The study is one of the few to examine the cat/human social dynamic from the feline's perspective.
Co-author Atsuko Saito of The University of Tokyo explained to Discovery News that dogs have evolved, and are bred, "to follow their owner's orders, but cats have not been. So sometimes cats appear aloof, but they have special relationships with their owners."
"Previous studies suggest that cats have evolved to behave like kittens (around their owners), and humans treat cats similar to the way that they treat babies," co-author Kazutaka Shinozuka of the University of South Florida College of Medicine added.
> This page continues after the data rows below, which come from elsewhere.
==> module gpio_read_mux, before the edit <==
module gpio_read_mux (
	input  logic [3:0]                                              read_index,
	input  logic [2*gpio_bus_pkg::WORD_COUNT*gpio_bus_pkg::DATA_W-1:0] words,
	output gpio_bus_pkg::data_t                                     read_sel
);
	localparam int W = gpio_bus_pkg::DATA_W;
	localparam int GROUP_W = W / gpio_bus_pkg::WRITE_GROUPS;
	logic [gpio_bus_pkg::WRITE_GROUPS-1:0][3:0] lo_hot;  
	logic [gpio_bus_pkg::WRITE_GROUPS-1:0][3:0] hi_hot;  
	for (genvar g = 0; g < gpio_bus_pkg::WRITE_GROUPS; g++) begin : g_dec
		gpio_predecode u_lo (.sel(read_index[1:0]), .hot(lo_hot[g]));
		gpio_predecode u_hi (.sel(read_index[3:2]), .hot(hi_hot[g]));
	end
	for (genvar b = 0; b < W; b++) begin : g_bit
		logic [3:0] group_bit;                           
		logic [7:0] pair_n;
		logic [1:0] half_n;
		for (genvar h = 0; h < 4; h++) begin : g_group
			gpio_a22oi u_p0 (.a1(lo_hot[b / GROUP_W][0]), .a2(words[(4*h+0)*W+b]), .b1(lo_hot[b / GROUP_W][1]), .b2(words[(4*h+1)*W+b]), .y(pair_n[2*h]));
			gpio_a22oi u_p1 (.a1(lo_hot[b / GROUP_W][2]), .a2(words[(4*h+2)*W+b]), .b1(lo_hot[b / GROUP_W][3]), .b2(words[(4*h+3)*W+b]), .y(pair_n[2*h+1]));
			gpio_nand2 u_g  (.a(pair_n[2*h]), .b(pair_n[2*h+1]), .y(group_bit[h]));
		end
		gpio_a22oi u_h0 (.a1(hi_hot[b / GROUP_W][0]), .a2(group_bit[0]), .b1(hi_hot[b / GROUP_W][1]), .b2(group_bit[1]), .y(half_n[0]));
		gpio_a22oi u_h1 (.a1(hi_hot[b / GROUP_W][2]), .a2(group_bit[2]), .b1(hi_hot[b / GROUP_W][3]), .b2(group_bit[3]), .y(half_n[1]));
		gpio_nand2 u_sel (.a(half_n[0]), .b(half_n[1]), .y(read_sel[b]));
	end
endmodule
Background: an optimization exercise with open tools, aiming at small area, a short achievable clock period and few clock cycles. Do not read the settings as production practice.
Only simulation tests tie the RTL to the original design; equivalence was not proved.
Power is estimated from default activity; no workload was simulated.

## run B
## aes_round_stream
module aes_round_stream #(
    parameter int unsigned TAG_W = 4
) (
    input  logic             clk,
    input  logic             rst_n,
    input  logic             sys_en,
    input  logic             in_valid,
    output logic             in_ready,
    input  logic [127:0]     in_state,
    input  logic [127:0]     in_key,
    input  logic             in_last,
    input  logic [TAG_W-1:0] in_tag,
    output logic             out_valid,
    input  logic             out_ready,
    output logic [127:0]     out_state,
    output logic [TAG_W-1:0] out_tag,
    output logic             out_last
);
    function automatic logic [7:0] xtime(input logic [7:0] b);
        xtime = {b[6:0], 1'b0} ^ (b[7] ? 8'h1b : 8'h00);
    endfunction
    logic v2_q, v3_q;
    logic en2, en3;
    assign en3      = sys_en & (~v3_q | out_ready);
    assign en2      = sys_en & (~v2_q | ~v3_q | out_ready);
    assign in_ready = ~v2_q | ~v3_q | out_ready;
    always_ff @(posedge clk) begin
        if (!rst_n) begin
            v2_q <= 1'b0;
            v3_q <= 1'b0;
        end else begin
            if (en2) v2_q <= in_valid;
            if (en3) v3_q <= v2_q;
        end
    end
    logic [7:0]   sb [16];
    logic [127:0] sr_w;
    for (genvar n = 0; n < 16; n++) begin : g_sb
        aes_sbox u_sbox (.x(in_state[127 - 8*n -: 8]), .s(sb[n]));
    end
    for (genvar c = 0; c < 4; c++) begin : g_sr_col
        for (genvar r = 0; r < 4; r++) begin : g_sr_row
            assign sr_w[127 - 8*(4*c + r) -: 8] = sb[4*((c + r) % 4) + r];
        end
    end
    logic [127:0]     s2_sr_q, s2_key_q;
    logic             s2_last_q;
    logic [TAG_W-1:0] s2_tag_q;
    always_ff @(posedge clk) begin
        if (en2) begin
            s2_sr_q   <= sr_w;
            s2_key_q  <= in_key;
            s2_last_q <= in_last;
            s2_tag_q  <= in_tag;
        end
    end
    logic [127:0] ark_w;
    for (genvar c = 0; c < 4; c++) begin : g_mc_col
        logic [7:0] a [4];
        logic [7:0] t;
        for (genvar r = 0; r < 4; r++) begin : g_in
            assign a[r] = s2_sr_q[127 - 8*(4*c + r) -: 8];
        end
        assign t = a[0] ^ a[1] ^ a[2] ^ a[3];
        for (genvar r = 0; r < 4; r++) begin : g_out
            assign ark_w[127 - 8*(4*c + r) -: 8] =
  ...
For scale: about 11,000 cells after synthesis, roughly 400 flip-flops, roughly 400 I/O pins.
clock: 5.0 ns
lec_check: 0
abc_area: 1
cap_margin: 20
core_margin: 2
core_utilization: 40
place_density: 0.55
setup_slack_margin: 2.6
slew_margin: 20
standard.sh (not shown) runs the stock make flow with config.mk's settings and CLKGATE_MAP_FILE= SYNTH_SCRIPT=/design/flow/synth_recipe.tcl, a recipe that flattens the netlist after the stock synthesis.
==> flow/flow/run.sh <==
#!/bin/bash
# Layout flow: the standard ORFS flow (standard.sh, unchanged synthesis),
# with the ports buffered by plain buf_2 cells instead of the delay-buffer
# cell ORFS picks by default. Each step's full log stays in orfs/logs/; the
# make output goes to make_finish.log.
set -euo pipefail
export BUFFER_PORTS_ARGS="-buffer_cell sky130_fd_sc_hd__buf_2"
bash standard.sh finish > make_finish.log 2>&1
Testbench counts of run B, summed over its fixed seeds: cycles 2,064.
This design comes from an exercise in tuning for small area on the open sky130 flow, not from production work.
Function was checked by simulation only, so behaviour that the tests miss may differ from the original.
Power figures rest on the tool's default switching activity, not on a simulated workload.

Setup of lane 1:
==> flow/design.v <==
`timescale 1ns/100ps
module riscv_cpu (
    input  logic        clk,
    input  logic        reset,
    input  logic [31:0] instr,
    output logic [31:0] pc,
    input  logic [31:0] read_data,
    output logic        dmem_rd_en,
    output logic        dmem_wr_en,
    output logic [31:0] dmem_addr,
    output logic [31:0] dmem_wr_data,
    input  logic        cache_stall
);
    localparam logic [2:0] S_EX = 3'd0, S_LD = 3'd1, S_ST = 3'd2, S_WT = 3'd3, S_PC = 3'd4;
    logic [2:0]  state;
    logic [3:0]  ph;
    logic [11:1] pcr;
    logic        pcs;
    logic        pcd;
    logic [31:0] ar;
    logic [31:0] dr;
    logic        carry;
    logic        cinc;
    logic        eqf;
    wire last = (ph == 4'd15);
    wire first = (ph == 4'd0);
    wire in_ex = (state == S_EX);
    wire in_pc = (state == S_PC);
    wire [6:0] op = instr[6:0];
    wire [2:0] f3 = instr[14:12];
    wire f3_ok = (f3 == 3'b000) || (f3[2] && f3[1:0] != 2'b01);
    wire is_r  = (op == 7'b0110011) && f3_ok && !instr[31] && (instr[29:25] == 5'd0)
                 && (!instr[30] || f3 == 3'b000);
    wire is_i  = (op == 7'b0010011) && f3_ok;
    wire is_ld = (op == 7'b0000011) && (f3 == 3'b010);
    wire is_st = (op == 7'b0100011) && (f3 == 3'b010);
    wire is_br = (op == 7'b1100011) && (f3[2:1] == 2'b00);
    wire sub   = is_r && instr[30];
    wire is_alu = is_r || is_i;
    wire is_mem = is_ld || is_st;
    logic [31:0] immv;
    always_comb begin
        if (is_br)
            immv = {{20{instr[31]}}, instr[7], instr[30:25], instr[11:8], 1'b0};
        else if (is_st)
            immv = {{21{instr[31]}}, instr[30:25], instr[11:7]};
        else
            immv = {{21{instr[31]}}, instr[30:20]};
    end
    wire [1:0] imm2 = {immv[{ph, 1'b1}], immv[{ph, 1'b0}]};
    wire [4:0] rs1 = instr[19:15];
    wire [4:0] rs2 = instr[24:20];
    wire [4:0] rd  = instr[11:7];
    logic [31:0] head_e;
    logic [31:0] head_o;
    logic        rf_we;
    logic [1:0]  wbits;
    assign head_e[0] = 1'b0;
    assign head_o[0] = 1'b0;
    genvar r;
    generate
        for (r = 1; r < 32; r++) begin : g_rf
            logic [15:0] ce;
            logic [15:0] co;
            wire we = rf_we && (rd == r);
            always_ff @(posedge clk) begin
                ce <= {we ? wbits[0] : ce[0], ce[15:1]};
                co <= {we ? wbits[1] : co[0], co[15:1]};
            end
            assign head_e[r] = ce[0];
            assign head_o[r] = co[0];
        end
    endgenerate
    wire [1:0] a = {head_o[rs1], head_e[rs1]};
    wire [1:0] b = {head_o[rs2], head_e[rs2]};
    wire [31:0] pcv = {{20{pcs}}, pcr, 1'b0};
    wire [1:0]  pc2 = {pcv[{ph, 1'b1}], pcv[{ph, 1'b0}]};
    wire [1:0] x = in_pc ? pc2 : a;
    wire [1:0] y = in_pc ? imm2 : is_r ? (sub ? ~b : b) : imm2;
    wire       c0 = first ? (in_ex && sub) : carry;
    wire       c1 = (x[0] & y[0]) | (x[0] & c0) | (y[0] & c0);
    wire       c2 = (x[1] & y[1]) | (x[1] & c1) | (y[1] & c1);
    wire [1:0] sum = {x[1] ^ y[1] ^ c1, x[0] ^ y[0] ^ c0};
    wire       i0 = (ph == 4'd1) | (!first && cinc);
    wire       i1 = pc2[0] & i0;
    wire [1:0] inc = {pc2[1] ^ i1, pc2[0] ^ i0};
    wire [1:0] bo = is_r ? b : imm2;
    logic [1:0] alu;
    always_comb begin
        case (f3)
            3'b100:  alu = a ^ bo;
            3'b110:  alu = a | bo;
            3'b111:  alu = a & bo;
            default: alu = sum;
        endcase
    end
    wire       eq_now = (first || eqf) && (a == b);
    wire       br_take = eq_now != instr[12];
    wire [1:0] din = (in_ex && is_st) ? b : (in_pc && is_br) ? sum : inc;
    assign rf_we = (in_ex && is_alu) || (in_pc && is_ld);
    assign wbits = in_ex ? alu : dr[1:0];
    wire dr_shift = in_ex || in_pc;
    wire dr_load = (state == S_LD) && !cache_stall;
    wire ar_shift = in_ex;
    wire [31:0] dr_next = {din, dr[31:2]};
    wire pc_load = last && (in_pc || (in_ex && !is_mem && !(is_br && br_take)));
    always_ff @(posedge clk) begin
        carry <= c2;
        cinc  <= i1 & pc2[1];
        eqf   <= eq_now;
        if (dr_load) dr <= read_data;
        else if (dr_shift) dr <= dr_next;
        if (ar_shift) ar <= {sum, ar[31:2]};
    end
    always_ff @(posedge clk) begin
        if (reset) begin
            state <= S_EX;
            ph    <= 4'd0;
            pcr   <= 11'd0;
            pcs   <= 1'b0;
            pcd   <= 1'b0;
        end else begin
            ph <= ph + 4'd1;
            if (pc_load) begin
                pcr <= dr_next[11:1];
                pcs <= dr_next[31];
                pcd <= pcd || (!dr_next[31] && dr_next[13:10] != 4'd0);
            end
            case (state)
                S_EX: if (last) begin
                    if (is_ld) state <= S_LD;
                    else if (is_st) state <= S_ST;
                    else if (is_br && br_take) state <= S_PC;
                end
                S_LD, S_ST: if (!cache_stall) state <= last ? S_PC : S_WT;
                S_WT: if (last) state <= S_PC;
                default: if (last) state <= S_EX;
            endcase
        end
    end
    assign pc           = {pcs | pcd, pcv[30:0]};
    assign dmem_rd_en   = (state == S_LD);
    assign dmem_wr_en   = (state == S_ST);
    assign dmem_addr    = ar;
    assign dmem_wr_data = dr;
endmodule
Context: an optimization exercise on an open-source flow, tuned for small area, a short achievable clock period and few clock cycles per item. The choices shown serve that exercise and are no tape-out recipe. Function was checked by simulation only, so behaviour that the tests miss may differ from the original. Power is estimated from default activity; no workload was simulated.

==> design/flow/design.v <==
package hilo_pkg;
    localparam int word_w = 32;
    localparam int hilo_w = 2 * word_w;    
    localparam int div_steps = 32;
    localparam int div_cnt_w = $clog2(div_steps + 1);
    typedef logic [word_w-1:0] word_t;
    typedef enum logic [2:0] {
        op_mult  = 3'd0,    
        op_multu = 3'd1,    
        op_div   = 3'd2,    
        op_divu  = 3'd3,    
        op_mthi  = 3'd4,    
        op_mtlo  = 3'd5,    
        op_mfhi  = 3'd6,    
        op_mflo  = 3'd7     
    } hilo_op_t;
    typedef struct packed {
        word_t hi;
        word_t lo;
    } hilo_pair_t;
    typedef union packed {
        hilo_pair_t          pair;
        logic [hilo_w-1:0]   prod;
    } hilo_word_t;
endpackage
`timescale 1ns/10ps
module mul_pipe (
    input  logic [32:0] a,
    input  logic [12:0] sel,         
    input  logic [63:0] p_in,
    output logic [63:0] p_out
);
    logic [3:0]  neg;
    logic [3:0]  one;
    logic [3:0]  two;
    logic [33:0] mag  [4];
    logic [33:0] row  [4];       
    logic [32:0] row4;           
    logic [63:0] sum;
    assign neg = sel[3:0];
    assign one = sel[7:4];
    assign two = sel[11:8];
    always_comb begin
        for (int i = 0; i < 4; i++) begin
            mag[i] = ({34{one[i]}} & {a[32], a}) | ({34{two[i]}} & {a, 1'b0});
            row[i] = mag[i] ^ {34{neg[i]}};
        end
        row4 = {33{sel[12]}} & a;
    end
    localparam logic [63:0] K = -(64'h2_0000_0000 + 64'h8_0000_0000 + 64'h20_0000_0000
                                 + 64'h80_0000_0000 + 64'h100_0000_0000);
    assign sum = {p_in[55:0], 8'd0}
               + {30'd0, ~row[0][33], row[0][32:0]}
               + {28'd0, ~row[1][33], row[1][32:0], 2'd0}
               + {26'd0, ~row[2][33], row[2][32:0], 4'd0}
               + {24'd0, ~row[3][33], row[3][32:0], 6'd0}
               + {23'd0, ~(row4[32]), row4[31:0], 8'd0}
               + {57'd0, neg[3], 1'b0, neg[2], 1'b0, neg[1], 1'b0, neg[0]}
               + K;
    assign p_out = sum;
endmodule
module mul_enc (
    input  logic [8:0]  d,
    output logic [12:0] sel
);
    logic [9:0] db;
    logic [3:0] neg;
    logic [3:0] one;
    logic [3:0] two;
    assign db = {d, 1'b0};
    always_comb begin
        for (int i = 0; i < 4; i++) begin
            neg[i] = db[2*i+2] & ~(db[2*i+1] & db[2*i]);
            one[i] = db[2*i+1] ^ db[2*i];
            two[i] = (db[2*i+2] & ~db[2*i+1] & ~db[2*i]) | (~db[2*i+2] & db[2*i+1] & db[2*i]);
        end
    end
    assign sel = {d[7] & ~d[8], two, one, neg};
endmodule
`timescale 1ns/10ps
module div_iter (
    input  logic [31:0] x,
    output logic [5:0]  n
);
    always_comb begin
        n = 6'd32;
        for (int i = 0; i < 32; i++) begin
            if (x[i]) n = 6'(31 - i);
        end
    end
endmodule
In the study, researchers played recordings of strangers, as well as of the cats' owners, to the felines. The cats could not see the speakers.
The cats responded to human voices, not by communicative behaviour - such as by vocalising or moving their tails - but by orienting behaviour. In this case, "orienting" meant that the cats moved their ears and heads toward the source of each voice.
The felines also, at times, displayed pupil dilation, which can be a sign of powerful emotions, such as arousal and excitement.
The feline reactions are therefore very subtle, but cats have evolved not to be very demonstrative.
Cats, for example, hide illness because "in the wild, no one can rescue them and predators pay attention to such weak individuals," Saito said.
Even though a watchful owner would try to save the cat, the feline's gut reaction is to remain stoic and avoid any possible threat at a time of vulnerability.
The study will be published in the journal Animal Cognition.